Cryptocurrency has risen in the markets and imaginations of traders around the world in recent years, all on the premise and promise of peer-to-peer decentralized financial networks that can’t be effectively stopped by entrenched powers such as corporations and governments. While I wholeheartedly agree with this mission statement, and believe this incredible technology will eventually fulfill that purpose, I see that we still have a long way to go. The crypto world is still pretty centralized and vulnerable.
Pure speculation centralized crypto around exchanges
At present, most cryptocurrency use is focused on speculation and day trading. For evidence of this, look at two events and their affect on the price: Bitcoin’s fees and confirmation times spiking, and China shutting down exchanges. The first had a drastic effect on the coin’s practicality for the use for which it was intended, yet the price remained highly resilient. The second represented a shuttering of a minority of trading volume, but the resulting drop cut the collective value of cryptocurrency almost in half. The clear lesson: the market cares most about trading, and centralized exchanges are a very easy target to take this down.
Bitcoin remains the “infrastructure hog,” can crash the markets
The next point of centralization is paradoxically in a decentralized network. As the frontrunner of cryptocurrencies, Bitcoin has a significant lead in valuation as well as integrations and infrastructure. While there is nothing inherently wrong or vulnerable about this, centralizing functionality around a single chain makes all others vulnerable to what happens to the first. Normally, bad news for a single coin affects only that one project, but when Bitcoin drama is involved, the whole field shakes. No matter how censorship-resistant a coin aims to be, it remains beholden to the leader of its field.
Tools for true decentralization are there, but must be used
The good news is that the tools for operating a truly decentralized and censorship-resistant ecosystem already exist. In particular with Bitcoin and Dash, many avenues exist for buying peer-to-peer in a way that can’t be shut down in a particular country (and with Bisq that can’t be shut down at all). While services like BitPay and Coinbase offer easy and seamless conversion of funds in order to facilitate use of crypto as currency in the short term, simple wallets allow it to be used as digital cash right now. The challenge is to create enough of a network effect in the local economy in order for cryptocurrency to become widely accepted, which takes effort but is perfectly doable.
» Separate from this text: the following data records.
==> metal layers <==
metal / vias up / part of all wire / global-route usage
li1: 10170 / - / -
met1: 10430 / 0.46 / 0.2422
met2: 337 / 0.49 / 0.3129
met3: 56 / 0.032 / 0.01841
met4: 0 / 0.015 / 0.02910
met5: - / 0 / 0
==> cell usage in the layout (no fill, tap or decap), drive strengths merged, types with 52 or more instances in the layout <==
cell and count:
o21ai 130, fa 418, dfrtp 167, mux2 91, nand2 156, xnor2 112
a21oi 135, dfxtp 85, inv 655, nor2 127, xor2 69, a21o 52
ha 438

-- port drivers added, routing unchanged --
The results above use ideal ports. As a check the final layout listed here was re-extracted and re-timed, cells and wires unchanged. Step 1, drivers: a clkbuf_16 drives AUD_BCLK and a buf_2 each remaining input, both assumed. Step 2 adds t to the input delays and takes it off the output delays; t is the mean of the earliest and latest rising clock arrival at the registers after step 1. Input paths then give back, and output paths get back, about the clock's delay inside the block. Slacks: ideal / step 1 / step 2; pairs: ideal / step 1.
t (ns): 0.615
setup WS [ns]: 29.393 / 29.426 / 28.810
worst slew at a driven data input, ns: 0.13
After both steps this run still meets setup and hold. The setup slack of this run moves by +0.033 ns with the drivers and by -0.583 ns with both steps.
Context: an optimization exercise on an open-source flow, tuned for small area, a short achievable clock period and few clock cycles. The choices shown serve that exercise and are no tape-out recipe.
The RTL was checked by simulation tests, not by an equivalence proof against the original design.
Power is estimated from default activity; no workload was simulated.

## AYUMU
module AYUMU(
	input CLK,
	input RST,
	input [31:0] INPUT,
	output [31:0] OUTPUT,
	output [15:0] IADDR,
	input [15:0] IDATA
);
export LEC_CHECK = 0
export CAP_MARGIN = 20
export CORE_MARGIN = 2
export CORE_UTILIZATION = 50
export CTS_CLUSTER_DIAMETER = 80
export CTS_CLUSTER_SIZE = 30
export SLEW_MARGIN = 20
create_clock -name core_clock -period 10.0 [get_ports {CLK}]
standard.sh (not shown) runs the stock make flow with config.mk's settings and CLKGATE_MAP_FILE= SYNTH_SCRIPT=/design/flow/synth_recipe.tcl, a recipe that flattens the netlist after the stock synthesis.
==> flow/flow/run.sh <==
#!/bin/bash
set -o pipefail
bash standard.sh SETUP_SLACK_MARGIN=6.4 \
	"BUFFER_PORTS_ARGS=-buffer_cell sky130_fd_sc_hd__buf_4" finish > standard.log 2>&1
Testbench counts at the start, summed over its fixed seeds: cycles 152,112.
==> next run, changes <==
--- a/flow/design.v
+++ b/flow/design.v
@@ -321,44 +321,45 @@
 		INPUT_INT INPUT_INT(.CLK(CLK), .RST(RST), .EN(adv), .INPUT(INPUT[g*8 +: 8]), .CFG(ICFG[g]),
 			.INT_FLAG(REQ[g]), .INT_NEXT(REQ_N[g]));
 	end
 endgenerate
 TIMER_INT TIMER_INT(.CLK(CLK), .RST(RST), .EN(adv),
 	.CFG0(TCFG[0]), .CFG1(TCFG[1]), .CFG2(TCFG[2]), .CFG3(TCFG[3]),
 	.INT_FLAG(REQ[7:4]), .INT_NEXT(REQ_N[7:4]));
 wire insrv_n = (adv & TAKE) ? 1'b1 : (exe & D_RETI) ? 1'b0 : INSERV;
 wire f_n     = adv ? (exe & cmp_res) : F_FLAG;
 wire take_n  = (REQ_N != 8'd0) & ~insrv_n;
-reg [15:0] vsel;
+reg [15:0] vsel_n;
+reg [15:0] vec_j;
+integer j;
 always @* begin
-	if (REQ[0])      vsel = VSET[0] ? VEC[0] : 16'd0;
-	else if (REQ[1]) vsel = VSET[1] ? VEC[1] : 16'd0;
-	else if (REQ[2]) vsel = VSET[2] ? VEC[2] : 16'd0;
-	else if (REQ[3]) vsel = VSET[3] ? VEC[3] : 16'd0;
-	else if (REQ[4]) vsel = VSET[4] ? VEC[4] : 16'd0;
-	else if (REQ[5]) vsel = VSET[5] ? VEC[5] : 16'd0;
-	else if (REQ[6]) vsel = VSET[6] ? VEC[6] : 16'd0;
-	else             vsel = VSET[7] ? VEC[7] : 16'd0;
+	vsel_n = 16'd0;
+	for (j = 7; j >= 0; j = j - 1) begin
+		if (exe & D_SETV & (D_K == j))
+			vec_j = PAIR;
+		else
+			vec_j = VSET[j] ? VEC[j] : 16'd0;
+		if (REQ_N[j])
+			vsel_n = vec_j;
+	end
 end
 wire fwd_b_n = reg_we & (A_IDX == f_b);
 wire pair_wr = reg_we & (A_OH[12] | A_OH[13] | A_OH[14] | A_OH[15]);
 wire haz_n   = ~HOLD & (f_mul | ((f_jmpu | f_jmpc) & pair_wr) | (f_mem & fwd_b_n));
-wire hold_n  = ~HOLD & take_n | haz_n;
+wire hold_n  = haz_n & ~take_n;
 wire [15:0] tgt_n = f_vsel ? {R[14], R[15]} : {R[12], R[13]};
 wire [15:0] npc_inc;
 INC16 INC(.X(NPC), .Y(npc_inc));
-wire [15:0] npc_base = (HOLD & TAKE) ? vsel :
-                       haz_n ? NPC :
+wire [15:0] npc_base = haz_n ? NPC :
                        f_ret ? SAVED_PC : npc_inc;
-wire jmp_ok  = ~(HOLD & TAKE) & ~haz_n;
-wire jt_n    = jmp_ok & (f_jmpu | (f_jmpc & (adv ? exe & cmp_res : F_FLAG)));
-wire [15:0] npc_n = jt_n ? tgt_n : npc_base;
+wire jt_n    = ~haz_n & (f_jmpu | (f_jmpc & (adv ? exe & cmp_res : F_FLAG)));
+wire [15:0] npc_n = take_n ? vsel_n : jt_n ? tgt_n : npc_base;
 wire [7:0] rb_n = R[f_b];
 wire [7:0] r74  = R[w[7:4]];
 wire [7:0] rbhi = R[w[11:8]];
 wire [7:0] ra_n = a_hi ? rbhi : a_lo ? rb_n : r74;
 wire fwd_a_n_p = a_hi ? (A_IDX == w[11:8]) : a_lo ? (A_IDX == w[3:0]) : (A_IDX == w[7:4]);
 wire fwd_a_n = reg_we & fwd_a_n_p;
 always @(posedge CLK) begin
 	A_OH   <= 16'd1 << f_a;
 	A_IDX  <= f_a;
 	OPA    <= ra_n;
@@ -426,21 +427,21 @@
 		end
 		VSET <= 8'd0;
 	end
 	else begin
 		RUN <= 1'b1;
 		HOLD <= hold_n;
 		TAKE <= take_n;
 		NPC <= npc_n;
 		INSERV <= insrv_n;
 		F_FLAG <= f_n;
-		if (~HOLD & take_n)
+		if (take_n)
 			SAVED_PC <= NPC;
 		if (adv)
 			C_FLAG <= exe & alu_res[8];
 		for (i = 0; i < 16; i = i + 1)
 			if (reg_we & A_OH[i])
 				R[i] <= wd;
 		if (exe & D_OUT)
 			IO[D_K[1:0]] <= A;
 		if (exe & D_SETV)
 			VSET[D_K] <= 1'b1;
Effect: Total power went up by 0.61%; final area went up by 2.6%; worst hold slack is better by 0.010 ns; sequential power is about the same; setup slack is worse by 0.20 ns; via count went up by 5.5%; clock-buffer cell count went down by 7; routed wire length went up by 4.8%; non-clock buffer count went up by 56; clock skew went up by 0.014 ns; die area went up by 1.4%; first-iteration DRC count went up by 16%.
Testbench counts after the change, summed over its fixed seeds: cycles 150,470.

==> re-timing with driven ports <==
No port has a modelled driver above. Below, the same layouts with a new extraction and two added sets of constraints.
Step 1 assumes that a clkbuf_16 drives the clock port and a buf_2 every other input.
Step 2 times the ports against the registers' clock, not the clock port: input delays grow and output delays shrink by t, the midpoint of the rising clock arrivals with the driver on.
a / b / c = no drivers / after step 1 / after step 2; a / b = the first two.
run | t (ns) | setup WS [ns] | worst hold slack (ns) | clock arrival spread, ns | worst data-port slew with drivers (ns)
the first run | 0.932 | 6.217 / 6.217 / 5.389 | 0.457 / 0.457 / 0.457 | 0.052 / 0.052 | 0.13
the second run | 0.941 | 6.019 / 6.019 / 5.154 | 0.467 / 0.467 / 0.467 | 0.075 / 0.075 | 0.21
After both steps every run listed still meets setup and hold. For the second run, which loses most, drivers alone change the setup slack by 0.000 ns; drivers and shift together by -0.865 ns.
Building a network of peer-to-peer trading and a local digital currency economy can create a very robust decentralized and censorship-resistant ecosystem for long-term strength and growth, but in the short-term is not the most convenient option. At this point, such an avenue must be deliberately selected.
Whether or not crypto is inevitable, progress can be set back years
I believe that blockchain technology will give rise to digital currency that can’t be controlled or stopped by any outside entity. I also believe, however, that while such an outcome is inevitable, it can be set back years, decades even, if the right combination of disasters occurs. The difference between focusing on digital currency as a regulated financial asset used through a variety of large centralized services, and a peer-to-peer digital cash used as everyday money and able to be acquired almost anywhere through a robust decentralized trading network, is many years difference in achieving a financially free world. In those lost years, how much human innovation is also lost? How much wealth? How many human lives?
The stakes are high, and cryptocurrency is so far a little too centralized. Let’s get to work changing that.